Two names are mentioned in this book, one is a man, Tauler, and the other a volume, Theologia Germanica. Quotations are made from them. Both belong to pre-Reformation times. John Tauler was born in Strasbourg about 1300. He was a Dominican monk and had already achieved honour and reputation as a preacher when a great change occurred in his spiritual outlook. An unknown layman, after hearing him preach, was moved to tell him that he was allowing himself to be “killed by the letter,” and was yet in darkness, and had not tasted the sweetness of the Holy Ghost. The preacher took the words in a spirit of meekness and was ready to receive helpful counsel from his unknown friend. “You must,” he said, “take up your cross and follow our Lord Jesus Christ and His example in utter sincerity, humility and patience, and must let go all your proud reasoning.” He advised him to cease his preaching for a while and in quiet contemplation examine his life in the mirror of our Lord’s. Tauler was nearly fifty, but he took the place of abasement and self-surrender, and for nearly two years was a seeker of God’s way, praying that God’s life might be brought forth in him. His former friends thought him demented. When the clear light came and he knew the time had come to bear his witness in public, he found it not easy to begin, but soon wisdom and grace from the Holy Spirit were bestowed in abundant measure. So began years of wonderful work for God. In those days when salvation by simple faith in Jesus Christ was so largely hidden beneath ceremonial worship, he taught many that the way to God was by a New Birth that brought men into a vital relation to the Living God. His sermons greatly influenced Luther. They have ministered to many in many countries. A volume of his sermons has been published in English under the title, The Following of Christ.

The book, Theologia Germanica, belongs to the same period. Its author is unknown. That also prepared for the Reformation, as it lays stress on the Holy Spirit’s application of Christ’s work to the heart of a believer. God never leaves Himself without a witness, and in that bedimmed period these lights were shining and have been shining ever since.
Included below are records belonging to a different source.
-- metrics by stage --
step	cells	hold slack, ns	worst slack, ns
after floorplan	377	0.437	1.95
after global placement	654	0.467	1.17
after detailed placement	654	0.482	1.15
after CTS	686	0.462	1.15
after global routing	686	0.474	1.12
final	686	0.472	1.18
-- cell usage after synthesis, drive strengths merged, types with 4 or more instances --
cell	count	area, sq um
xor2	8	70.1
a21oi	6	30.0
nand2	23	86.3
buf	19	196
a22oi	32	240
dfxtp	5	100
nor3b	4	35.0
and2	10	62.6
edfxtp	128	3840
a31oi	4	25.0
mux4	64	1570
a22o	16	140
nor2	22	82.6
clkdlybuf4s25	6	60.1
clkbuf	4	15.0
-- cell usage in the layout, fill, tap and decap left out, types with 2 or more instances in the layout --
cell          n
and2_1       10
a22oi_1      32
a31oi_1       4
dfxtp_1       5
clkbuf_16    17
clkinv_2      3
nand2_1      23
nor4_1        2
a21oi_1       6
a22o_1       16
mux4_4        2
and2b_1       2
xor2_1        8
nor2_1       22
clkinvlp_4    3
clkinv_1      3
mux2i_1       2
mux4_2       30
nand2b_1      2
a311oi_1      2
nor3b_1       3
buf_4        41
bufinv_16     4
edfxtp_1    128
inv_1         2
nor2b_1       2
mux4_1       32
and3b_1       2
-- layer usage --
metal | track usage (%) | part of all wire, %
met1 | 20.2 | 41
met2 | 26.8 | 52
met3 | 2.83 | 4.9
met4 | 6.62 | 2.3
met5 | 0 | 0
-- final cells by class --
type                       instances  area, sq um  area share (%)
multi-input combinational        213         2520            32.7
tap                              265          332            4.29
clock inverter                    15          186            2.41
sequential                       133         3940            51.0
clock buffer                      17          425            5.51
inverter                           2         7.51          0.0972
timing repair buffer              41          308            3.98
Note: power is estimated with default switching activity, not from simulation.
`src/rtl/sys_arbiter.sv`:
```
// sys_arbiter: two-master arbiter for a shared system memory port with burst reads and single-beat writes.
// Optional macro ARB_RR_EN: simultaneous requests go to the master not granted last (default: fixed M1 priority).
module sys_arbiter #(
   parameter int BURST_LEN = 16,
   parameter int CNT_W     = 4
) (
   input  logic        clock,
   input  logic        reset,
   input  logic        M0Strobe,
   input  logic        M0RW,
   input  logic [31:0] M0Address,
   input  logic [31:0] M0Data_out,
   output logic [31:0] M0Data_in,
   output logic        M0Ready,
   input  logic        M1Strobe,
   input  logic        M1RW,
   input  logic [31:0] M1Address,
   input  logic [31:0] M1Data_out,
   output logic [31:0] M1Data_in,
   output logic        M1Ready,
   output logic        SysStrobe,
   output logic        SysRW,
   output logic [31:0] SysAddress,
   output logic [31:0] SysData_in,
   input  logic [31:0] SysData_out,
   input  logic        SysReady,
   output logic        Busy
);
   typedef enum logic [1:0] {IDLE, GNT0, GNT1} state_t;
   state_t           state_q, state_d;
   logic [CNT_W-1:0] cnt_q, cnt_d;
   logic [CNT_W:0]   tgt_q, tgt_d;
   logic             sel0, sel1, pick1, g_strobe, last_beat;
`ifdef ARB_RR_EN
   logic             last_q, last_d;
   assign pick1 = M1Strobe & (~M0Strobe | ~last_q);
`else
   assign pick1 = M1Strobe;
`endif
   assign sel0      = state_q == GNT0;
   assign sel1      = state_q == GNT1;
   assign g_strobe  = sel1 ? M1Strobe : M0Strobe;
   assign last_beat = {1'b0, cnt_q} == tgt_q - 1'b1;
   // Next state, beat counter and beat target; the target is one bit wider so a full burst fits.
   always_comb begin
      state_d = state_q;
      cnt_d   = cnt_q;
      tgt_d   = tgt_q;
`ifdef ARB_RR_EN
      last_d  = last_q;
`endif
      case (state_q)
         IDLE: if (M0Strobe | M1Strobe) begin
            state_d = pick1 ? GNT1 : GNT0;
            tgt_d   = (pick1 ? M1RW : M0RW) ? (CNT_W+1)'(BURST_LEN) : (CNT_W+1)'(1);
            cnt_d   = '0;
`ifdef ARB_RR_EN
            last_d  = pick1;
`endif
         end
         GNT0, GNT1: if (!g_strobe) begin
            state_d = IDLE;
            cnt_d   = '0;
         end else if (SysReady) begin
            state_d = last_beat ? IDLE : state_q;
            cnt_d   = last_beat ? '0 : cnt_q + 1'b1;
         end
         default: state_d = IDLE;
      endcase
   end
   // State registers with asynchronous active-low reset.
   always_ff @(posedge clock or negedge reset) begin
      if (!reset) begin
         state_q <= IDLE;
         cnt_q   <= '0;
         tgt_q   <= '0;
`ifdef ARB_RR_EN
         last_q  <= 1'b0;
`endif
      end else begin
         state_q <= state_d;
         cnt_q   <= cnt_d;
         tgt_q   <= tgt_d;
`ifdef ARB_RR_EN
         last_q  <= last_d;
`endif
      end
   end
   assign SysStrobe  = sel1 ? M1Strobe   : sel0 ? M0Strobe   : 1'b0;
   assign SysRW      = sel1 ? M1RW       : sel0 ? M0RW       : 1'b1;
   assign SysAddress = sel1 ? M1Address  : sel0 ? M0Address  : '0;
   assign SysData_in = sel1 ? M1Data_out : sel0 ? M0Data_out : '0;
   assign M0Ready    = sel0 & SysReady;
   assign M1Ready    = sel1 & SysReady;
   assign M0Data_in  = SysData_out;
   assign M1Data_in  = SysData_out;
   assign Busy       = state_q != IDLE;
endmodule
```
==> config.mk <==
export PLATFORM = sky130hd
export DESIGN_NAME = imem_boot_loader_flat
export DESIGN_NICKNAME = d
export VERILOG_FILES = /design/src/rtl/imem_pkg.sv /design/src/rtl/imem_boot_loader_if.sv /design/src/rtl/imem_boot_loader_assembler.sv /design/src/rtl/imem_boot_loader.sv /design/src/flat_wrapper.sv
export SDC_FILE = /design/constraint.sdc
export NUM_CORES = 1
export LEC_CHECK = 0
export ABC_AREA = 1
export CORE_AREA = 2 2 90 75
export CTS_BUF_LIST = sky130_fd_sc_hd__clkbuf_8 sky130_fd_sc_hd__clkbuf_16
export DETAILED_ROUTE_END_ITERATION = 8
export DIE_AREA = 0 0 92 77
export DONT_BUFFER_PORTS = 1
export PLACE_DENSITY = 0.6
export SLEW_MARGIN = 20
export SYNTH_ARGS = -nofsm -noshare
export SYNTH_HDL_FRONTEND = slang
export SYNTH_HIERARCHICAL = 1
export SYNTH_SLANG_ARGS = --single-unit
export TNS_END_PERCENT = 50
==> constraint.sdc <==
create_clock -name clk -period 4.38 [get_ports clk]
set_input_delay 0.876 -clock clk [delete_from_list [all_inputs] [get_ports clk]]
set_output_delay 0.876 -clock clk [all_outputs]
set_load 0.005 [all_outputs]
==> src/rtl/imem_pkg.sv <==
// Shared types and constants for the IMEM boot loader.
// IMEM_LOADER_CHECKSUM_EN adds the CHECK/ERROR states.
package imem_pkg;

  localparam int          IMEM_WORDS = 32;
  localparam int          IMEM_AW    = 5;
  localparam logic [31:0] NOP_INSN   = 32'h0000_0013;

`ifdef IMEM_LOADER_CHECKSUM_EN
  typedef enum logic [2:0] {
    ST_IDLE  = 3'd0,
    ST_LOAD  = 3'd1,
    ST_WRITE = 3'd2,
    ST_CHECK = 3'd3,
    ST_DONE  = 3'd4,
    ST_ERROR = 3'd5
  } loader_state_t;
`else
  typedef enum logic [2:0] {
    ST_IDLE  = 3'd0,
    ST_LOAD  = 3'd1,
    ST_WRITE = 3'd2,
    ST_DONE  = 3'd4
  } loader_state_t;
`endif

  // States in which the loader owns the IMEM address port.
  function automatic logic is_loading(loader_state_t s);
`ifdef IMEM_LOADER_CHECKSUM_EN
    return (s == ST_LOAD) || (s == ST_WRITE) || (s == ST_CHECK);
`else
    return (s == ST_LOAD) || (s == ST_WRITE);
`endif
  endfunction

endpackage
John Wesley complained to William Law that when he was an earnest inquirer he had been directed to the mystic writers, and so had missed the basic truth of salvation by faith in Jesus Christ. We all need to know the initial experience of Christ as the Propitiation for our sins, and as the One who has brought to a world of sinners the abundance of grace and the gift of righteousness. Afterwards we may find, as Wesley did, much light in such writers as the above upon how God works in us to will and to do of His good pleasure, and how we can work out our own salvation (Philippians 2:12-13).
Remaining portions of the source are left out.